その表情には、ありありと「困惑」の文字が浮かび上がっていた。
「ごめんなさい」
か細い声を漏らしながら、結衣子は席を立ち、逃げるようにして部屋から出ていってしまった。
ポカンと口を開けながら、拓人はまず深月の姿を見る。
エトワールの存在にあんなにもテンションを上げていた彼だったが、今は眉がハの字になってしまっている。
「…………少し、調子に乗りすぎてしまったようだね。願いを叶える側の存在なのに、本当に面目ない。……お姉さんには申し訳ないことをしたね。すまない」
拓人が何か言う前に、エトワールが深月に頭を下げる。
いつも自信満々な彼女にしては珍しい言動だと思った。
「幼い頃の彼女の姿を見せれば何か刺激になるかと思ったんだが、逆効果だったようだね」
言って、エトワールは弱々しい笑みを見せる。
拓人が唖然として動けない代わりに、深月が首を横に振ってみせた。
「いや、大丈夫ですよ。姉ちゃん、普通に照れてただけだと思います。っていうか、誰だってあんなの見せられたら恥ずか死ぬに決まってますし」
「そうか。ところで深月くんも敬語じゃなくて大丈夫だぞ。私は皆で願いを叶えに来たんだ。対等な立場でいたいからね」
エトワールは優しい声色で言い放ち、ウインクをしてみせる。一瞬だけ「うおっ」と狼狽えてから、深月は頷く。

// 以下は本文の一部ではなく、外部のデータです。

File: config.mk
export PLATFORM = sky130hd
export DESIGN_NAME = nact_engine
export DESIGN_NICKNAME = d
export VERILOG_FILES = /design/src/hdl/nact_pkg.sv /design/src/hdl/nact_engine.sv
export SDC_FILE = /design/constraint.sdc
export NUM_CORES = 1
export LEC_CHECK = 0
export BUFFER_PORTS_ARGS = -buffer_cell sky130_fd_sc_hd__buf_4
export CAP_MARGIN = 20
export CORE_MARGIN = 2
export CORE_UTILIZATION = 48
export DETAILED_ROUTE_END_ITERATION = 16
export PLACE_DENSITY = 0.9
export RECOVER_POWER = 100
export SLEW_MARGIN = 25
export SYNTH_ARGS = -nofsm -noshare
export SYNTH_HDL_FRONTEND = slang
export SYNTH_SLANG_ARGS = --single-unit
File: constraint.sdc
create_clock -name clk -period 4.61 [get_ports clk]
set_input_delay 0.461 -clock clk [delete_from_list [all_inputs] [get_ports clk]]
set_output_delay 0.461 -clock clk [all_outputs]
set_load 0.1 [all_outputs]
File: src/hdl/nact_pkg.sv
package nact_pkg;
    // Field widths of the timing settings and requests, select count and counter width
    localparam int SETUP_W  = 4;
    localparam int STROBE_W = 6;
    localparam int HOLD_W   = 3;
    localparam int TA_W     = 2;
    localparam int NSEL     = 4;
    localparam int SEL_W    = 2;
    localparam int ADDR_W   = 23;
    localparam int DATA_W   = 16;
    localparam int CNT_W    = 6;

    // Reset values of the timing fields (all maximum, safe for slow parts)
    localparam logic [SETUP_W-1:0]  SETUP_RST  = 4'hf;
    localparam logic [STROBE_W-1:0] STROBE_RST = 6'h3f;
    localparam logic [HOLD_W-1:0]   HOLD_RST   = 3'h7;
    localparam logic [TA_W-1:0]     TA_RST     = 2'h3;

    // Timing of one direction of cycle
    typedef struct packed {
        logic [SETUP_W-1:0]  setup;
        logic [STROBE_W-1:0] strobe;
        logic [HOLD_W-1:0]   hold;
    } nact_phase_t;

    // Per-select async configuration
    typedef struct packed {
        nact_phase_t         wr;
        nact_phase_t         rd;
        logic [TA_W-1:0]     turnaroundLen;
    } nact_cfg_t;

    // One single asynchronous cycle request
    typedef struct packed {
        logic              write;
        logic [SEL_W-1:0]  sel;
        logic [ADDR_W-1:0] addr;
        logic [DATA_W-1:0] wdata;
    } nact_req_t;

    localparam nact_cfg_t CFG_RST = '{
        wr: '{setup: SETUP_RST, strobe: STROBE_RST, hold: HOLD_RST},
        rd: '{setup: SETUP_RST, strobe: STROBE_RST, hold: HOLD_RST},
        turnaroundLen: TA_RST};

    typedef enum logic [2:0] {
        ST_IDLE,
        ST_TURN,
        ST_SETUP,
        ST_STROBE,
        ST_HOLD
    } nact_state_t;
endpackage

File: src/hdl/nact_engine.sv
// Notes on behaviour
// - Separate read and write timing per select
// - One request makes one single cycle
// - Command and address phases are writes
// - Data phase writes to program, reads
// - Field value N gives N+1 cycles
// - Turnaround gap between read then write
// - Data bus undriven during turnaround gap
`timescale 1ns/10ps
module nact_engine (
    // Clock and reset
    input  wire logic                            clk,
    input  wire logic                            rst,
    // Per-select configuration
    input  wire nact_pkg::nact_cfg_t             cfgIn [nact_pkg::NSEL],
    // Request side
    input  wire logic                            reqValid,
    input  wire nact_pkg::nact_req_t             reqIn,
    output logic                                 reqReady,
    output logic                                 rdValid,
    output logic [nact_pkg::DATA_W-1:0]          rdData,
    // Flash pins
    output logic [nact_pkg::NSEL-1:0]            chipSelN,
    output logic                                 writeEnableN,
    output logic                                 outputEnableStrobeN,
    output logic [nact_pkg::ADDR_W-1:0]          memAddr,
    output logic [nact_pkg::DATA_W-1:0]          memDataOut,
    output logic                                 memDataOeN,
    input  wire logic [nact_pkg::DATA_W-1:0]     memDataIn
);
    nact_pkg::nact_state_t            state_q;
    nact_pkg::nact_req_t              cur_q;
    nact_pkg::nact_phase_t            ph_q;
    logic [nact_pkg::CNT_W-1:0]       cnt_q;
    logic                             lastRead_q;
    logic                             accept;
    logic [nact_pkg::CNT_W:0]         strobeLen_q;

    // A request is taken only while idle
    assign accept = reqValid && reqReady;

    always_ff @(posedge clk or posedge rst) begin
        if (rst) begin
            state_q    <= nact_pkg::ST_IDLE;
            cur_q      <= '0;
            ph_q       <= '0;
            cnt_q      <= '0;
            lastRead_q <= 1'b0;
        end else begin
            case (state_q)
                nact_pkg::ST_IDLE: begin
                    if (accept) begin
                        cur_q <= reqIn;
                        ph_q <= reqIn.write ? cfgIn[reqIn.sel].wr : cfgIn[reqIn.sel].rd;
                        if (reqIn.write && lastRead_q) begin
                            state_q <= nact_pkg::ST_TURN;
                            cnt_q   <= nact_pkg::CNT_W'(cfgIn[reqIn.sel].turnaroundLen);
                        end else begin
                            state_q <= nact_pkg::ST_SETUP;
                            cnt_q   <= nact_pkg::CNT_W'(reqIn.write
                                ? cfgIn[reqIn.sel].wr.setup : cfgIn[reqIn.sel].rd.setup);
                        end
                    end
                end
                nact_pkg::ST_TURN: begin
                    if (cnt_q == '0) begin
                        state_q <= nact_pkg::ST_SETUP;
                        cnt_q   <= nact_pkg::CNT_W'(ph_q.setup);
                    end else begin
                        cnt_q <= cnt_q - 1'b1;
                    end
                end
                nact_pkg::ST_SETUP: begin
                    if (cnt_q == '0) begin
                        state_q <= nact_pkg::ST_STROBE;
                        cnt_q   <= ph_q.strobe;
                    end else begin
                        cnt_q <= cnt_q - 1'b1;
                    end
                end
                nact_pkg::ST_STROBE: begin
                    if (cnt_q == '0) begin
                        state_q <= nact_pkg::ST_HOLD;
                        cnt_q   <= nact_pkg::CNT_W'(ph_q.hold);
                    end else begin
                        cnt_q <= cnt_q - 1'b1;
                    end
                end
                nact_pkg::ST_HOLD: begin
                    if (cnt_q == '0) begin
                        state_q    <= nact_pkg::ST_IDLE;
                        lastRead_q <= !cur_q.write;
                    end else begin
                        cnt_q <= cnt_q - 1'b1;
                    end
                end
                default: state_q <= nact_pkg::ST_IDLE;
            endcase
        end
    end

    // Ready is registered: high only in idle, dropped on acceptance
    always_ff @(posedge clk or posedge rst) begin
        if (rst) begin
            reqReady <= 1'b0;
        end else if (accept) begin
            reqReady <= 1'b0;
        end else begin
            reqReady <= (state_q == nact_pkg::ST_IDLE) ||
                        (state_q == nact_pkg::ST_HOLD && cnt_q == '0);
        end
    end

    // pins trail the state by one stage; counters run down to zero, so each phase is field+1 long
    always_ff @(posedge clk or posedge rst) begin
        if (rst) begin
            chipSelN            <= '1;
            writeEnableN        <= 1'b1;
            outputEnableStrobeN <= 1'b1;
            memAddr             <= '0;
            memDataOut          <= '0;
            memDataOeN          <= 1'b1;
        end else begin
            // commands and addresses go out as writes
            memAddr    <= cur_q.addr;
            memDataOut <= cur_q.wdata;
            case (state_q)
                nact_pkg::ST_SETUP: begin
                    chipSelN            <= '1;
                    chipSelN[cur_q.sel] <= 1'b0;
                    writeEnableN        <= 1'b1;
                    outputEnableStrobeN <= 1'b1;
                    memDataOeN          <= !cur_q.write;
                end
                nact_pkg::ST_STROBE: begin
                    chipSelN            <= '1;
                    chipSelN[cur_q.sel] <= 1'b0;
                    writeEnableN        <= !cur_q.write;
                    outputEnableStrobeN <= cur_q.write;
                    memDataOeN          <= !cur_q.write;
                end
                nact_pkg::ST_HOLD: begin
                    // Data stays driven through hold to meet the flash's data hold
                    chipSelN            <= '1;
                    chipSelN[cur_q.sel] <= 1'b0;
                    writeEnableN        <= 1'b1;
                    outputEnableStrobeN <= 1'b1;
                    memDataOeN          <= !cur_q.write;
                end
                default: begin
                    // bus released in turnaround and idle
                    chipSelN            <= '1;
                    writeEnableN        <= 1'b1;
                    outputEnableStrobeN <= 1'b1;
                    memDataOeN          <= 1'b1;
                end
            endcase
        end
    end

    // Read data taken at the end of the last strobe cycle, while the pin is still low
    always_ff @(posedge clk or posedge rst) begin
        if (rst) begin
            rdValid <= 1'b0;
            rdData  <= '0;
        end else begin
            rdValid <= 1'b0;
            if (state_q == nact_pkg::ST_HOLD && !outputEnableStrobeN) begin
                rdValid <= 1'b1;
                rdData  <= memDataIn;
            end
        end
    end

    // Length of the strobe now running, so the check needs no long repetition
    always_ff @(posedge clk or posedge rst) begin
        if (rst) begin
            strobeLen_q <= '0;
        end else if (!writeEnableN || !outputEnableStrobeN) begin
            strobeLen_q <= strobeLen_q + 1'b1;
        end else begin
            strobeLen_q <= '0;
        end
    end

    a_strobe_len: assert property (@(posedge clk) disable iff (rst)
        ($rose(writeEnableN) || $rose(outputEnableStrobeN)) |->
            (strobeLen_q == {1'b0, ph_q.strobe} + 1'b1))
        else $error("strobe length wrong");
    a_turn_quiet: assert property (@(posedge clk) disable iff (rst)
        $past(state_q == nact_pkg::ST_TURN) |-> memDataOeN)
        else $error("data driven in turnaround");
    a_cs_strobe: assert property (@(posedge clk) disable iff (rst)
        (!writeEnableN || !outputEnableStrobeN) |-> !(&chipSelN))
        else $error("strobe without select");
    a_rd_nodrive: assert property (@(posedge clk) disable iff (rst)
        !outputEnableStrobeN |-> memDataOeN)
        else $error("driving during read strobe");
    a_one_strobe: assert property (@(posedge clk) disable iff (rst)
        $rose(writeEnableN) |-> writeEnableN [*2])
        else $error("second strobe in cycle");
    a_turn_after: assert property (@(posedge clk) disable iff (rst)
        (state_q == nact_pkg::ST_TURN) |-> lastRead_q && cur_q.write)
        else $error("turnaround without read");
    a_wr_drive: assert property (@(posedge clk) disable iff (rst)
        !writeEnableN |-> !memDataOeN)
        else $error("write strobe without data");
    a_one_dir: assert property (@(posedge clk) disable iff (rst)
        !(!writeEnableN && !outputEnableStrobeN))
        else $error("both strobes low");

    c_write: cover property (@(posedge clk) disable iff (rst) $rose(writeEnableN));
    c_short: cover property (@(posedge clk) disable iff (rst)
        $rose(outputEnableStrobeN) && strobeLen_q == 7'h1);
    c_read: cover property (@(posedge clk) disable iff (rst) rdValid);
    c_turn: cover property (@(posedge clk) disable iff (rst) state_q == nact_pkg::ST_TURN);
endmodule

==> metrics, run 1 <==
Synth Instances 373; Sum Neg Setup Slack 0 ns; number of slew-limit violations in the final report 36; number of optimization iterations in the first detailed-route pass 4; count of boundary I/O pins between 200 and 250; Wirelength per Cell 17.4 um; via count of the first global-routing pass around 4300; floorplan die height between 100 and 150 um; R2R Setup Slk ~1.7 ns; Period Utilization, post-route 64.1%; antenna violations before repair 0; run status complete, but fails checks; worst min-delay path class input pin to async pin; main area contributors after synthesis dfrtp_1 (55%), mux2_2 (12%), mux4_2 (12%), dfstp_2 (3.3%), mux2i_1 (2.7%); Resized cells post-CTS 0; residual overflow from global routing 0; most common cell in the synthesized netlist dfrtp_1; detailed-route wire length roughly 13 mm; Leakage about 3.5 nW; PD cells roughly 790 nW/um^2; CTS Buf Count 17; wire length of the first global-routing pass 21.4 mm; flop and latch count out of synthesis around 130; Worst Clk Skew approximately 0.0077 ns; unrepaired setup endpoints after global routing false; Post-Syn Nets approximately 550; Register-to-Register Path Depth 4; slowest library cell on the worst path nor2_1; share of synthesized area occupied by flip-flops and latches approximately three fifths; crit-path cells nor2_1 -> nand2_1 -> nor2_1 -> mux2_2; Layout Area Growth over Synthesis 38.5%; startpoint class of the critical path flip-flop; Routability Congestion just over 0.8; clock tree from TritonCTS built; Inserted Diodes 0; power share of the sequential group 32.0%; Post-DP HPWL 10.0 mm; area of the multi-input gates between 2000 and 2500 um^2; final std cell area, no fill roughly 7700 um^2; Worst-Margin Slew between 1.5 and 2 ns; maximum fanout count along the critical path 17; Sw Ratio between 40% and 50%; number of remaining DRC errors 0; cell taking the most area after synthesis dfrtp_1; failing checks capacitance limit, slew limit; Worst Path Required roughly 4.9 ns; Via Count slightly above 4000; area share of the leading cell type in the synthesized netlist 55.0%; proportion of power drawn by combinational gates 46.4%; final critical path time including I/O delays and setup approximately 3 ns; number of routed nets with antenna violations 0; setup fix buffers added after clock tree synthesis 0; root buf cell clkbuf_16; die area 12400 um^2; cell internal power dissipation around 3.1 mW; number of clock sinks ~130; clock network power share a little over a fifth; Max VDD drop between 900 and 1000 uV; maximum number of pins on one net before global-route repair 96; maximum capacitance violations 1; cell with the most instances on the worst path nor2_1; number of input and output port buffers inserted approximately 240; starting utilization of the core area 48.8%; per-instance average area after synthesis ~15 um^2; Clk Latency, worst-skew pair 0.40 ns; register clock-pin slew on the reported worst setup and hold paths around 0.06 ns; deepest clock path buffer count 2; Post-synth EDFFs 0; share of synthesized registers carrying an async set or reset between 90% and 100%; hold buffer count at CTS 0; Synth cell types 52; final setup vio count 0; count of standard-cell rows 39; warnings from Yosys 0; core outline area about 11000 um^2; endpoint arrival time on the critical path ~3.2 ns; Max-slew headroom -18.8%; area occupied by registers 3240 um^2; top_reg_cell synth dfrtp_1; H-Tree Level Count 4; Worst Setup Path Type flip-flop to flip-flop; fraction of final layout cells with drive strength greater than 1 between 40% and 50%; cell types with the highest counts after synthesis dfrtp_1 (122), mux2_2 (58), mux4_2 (29), a21oi_1 (23), nor2_1 (21); slowest stage delay, CP between 1 and 1.5 ns; Post-Place Cell Area 7360 um^2; initial drt markers about 310; width of the die around 110 um; Via density between 5 and 6; layout filler cell count 867; Setup crit end kind flip-flop; Synth Cell Area between 5000 and 6000 um^2; hold violation total from the final report 0; switching power approximately 2.9 mW; timing-limited maximum frequency between 0.3 and 0.4 GHz; total routing resource utilization after global routing 22.0%; Layout Nets around 780
cell usage in the layout, fill, tap and decap left out, types with 2 or more instances in the layout:
master / Yosys / final
o22ai_1: 3 / 3
a21oi_1: 23 / 24
o21ai_0: 5 / 5
nand2_1: 10 / 11
nand3_1: 4 / 4
mux4_2: 29 / 29
a31oi_1: 3 / 3
buf_4: 4 / 171
clkinv_2: 0 / 3
and2_1: 2 / 2
o211ai_1: 2 / 2
bufinv_16: 0 / 2
a22o_1: 5 / 5
inv_6: 0 / 2
nand3b_1: 2 / 2
dfstp_2: 7 / 7
dfrtp_1: 122 / 122
clkbuf_16: 0 / 17
nor3b_1: 2 / 3
clkinvlp_4: 0 / 3
o21bai_1: 2 / 2
mux2i_1: 15 / 15
clkbuf_1: 1 / 66
clkbuf_8: 0 / 3
inv_1: 6 / 5
mux2_2: 58 / 58
nor2_1: 21 / 23
clkinv_4: 0 / 3
a211o_1: 2 / 2
o32ai_1: 2 / 2
sequential cells by signal, summed over array words and instances (netlist names), 3 cells and up:
signal,cells
rdData,16
memAddr,23
state_q,3
chipSelN,4
cur_q,42
ph_q,13
cnt_q,6
memDataOut,16
metrics by stage:
| stage | setup slack [ns] | utilization [%] | power, mW | cells | hold WS (ns) |
|---|---|---|---|---|---|
| 2_1_floorplan | 0.720 | - | 4.30 | 373 | 0.350 |
| 3_3_place_gp | 2.48 | 64.7 | 4.89 | 731 | 0.358 |
| 3_5_place_dp | 2.35 | 64.7 | 4.98 | 731 | 0.359 |
| 4_1_cts | 2.34 | 70.0 | 6.31 | 763 | 0.256 |
| 5_1_grt | 1.43 | 67.6 | 6.33 | 763 | 0.275 |
| 6_report | 1.65 | 67.6 | 6.06 | 763 | 0.232 |
cells by family (layout without fill, tap and decap cells):
family	after synthesis	in the layout	share of synthesized area (%)
xor gates and xnor gates	2	2	0.316
AOI/OAI and AO/OA	55	55	6.45
and+or+nand+nor	55	55	5.21
buffers and inverters	29	276	3.25
DFF	129	129	58.3
muxes	102	102	26.2
adders and majority gates	1	1	0.225
final cells by class:
type | count | area share (%)
clock buffer | 20 | 6.07
clock inverter | 12 | 1.72
inverter | 7 | 0.407
multi-input combinational | 215 | 27.5
sequential | 129 | 42.1
tap | 143 | 2.33
timing repair buffer | 237 | 19.9
final timing paths:
kind                                     from             end
max in group asynchronous                 rst        cur_q[7]
worst min register to register      cur_q[22]      memAddr[6]
worst min-delay path                      rst  memDataOut[14]
worst max register to register     state_q[1]       rdData[6]
min in group clk                memDataIn[14]      rdData[14]
worst max-delay path               state_q[1]       rdData[6]
layer usage:
layer / wire length [um] / track usage, % / vias up / part of all wire [%]
met4: 350 / 9.63 / 0 / 2.6
met2: 6980 / 38.9 / 189 / 53
met5: 0 / 0 / - / 0
met1: 5130 / 25.4 / 1983 / 39
li1: - / - / 1863 / -
met3: 808 / 5.61 / 24 / 6.1
worst max-delay path: cells and delay by family (launching register included):
kind             cells  cell delay (ns)
AND/OR/NAND/NOR      3             1.84
flip-flops           1             0.54
multiplexers         1             0.45
power by group through the flow:
stage	registers, mW	logic (mW)	clock network, mW
6_report	1.94	2.81	1.31
5_1_grt	2.00	2.94	1.39
4_1_cts	1.95	3.03	1.33
3_5_place_dp	1.96	3.02	0
3_3_place_gp	1.92	2.97	0
2_1_floorplan	3.48	0.815	0
No activity file was read; power rests on OpenSTA's default activity.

「そういうことなら……わかったよ。よろしくな、エトワール。……と、ええっと。姉ちゃんの幼馴染ってことは、先輩ですよね。俺、今高一なんですけど」
「まぁそうだけど、ここは気にせずタメ口で良いよ。呼び方も、白縫でも拓人でもどっちでも良いから」
「わかった。じゃあ拓人で、よろしく!」
言って、深月は無邪気に微笑む。
見た目は二枚目だけど、くしゃっと笑うところは幼い頃の結衣子そっくりだ。
後輩の男子と仲良くするなんて初めてのことだが、緊張以上に嬉しい気持ちが湧き上がる。
ただ、再会した結衣子には「白縫くん」と呼ばれてしまったことを思い出し、何となく寂しく思ってしまう拓人がいた。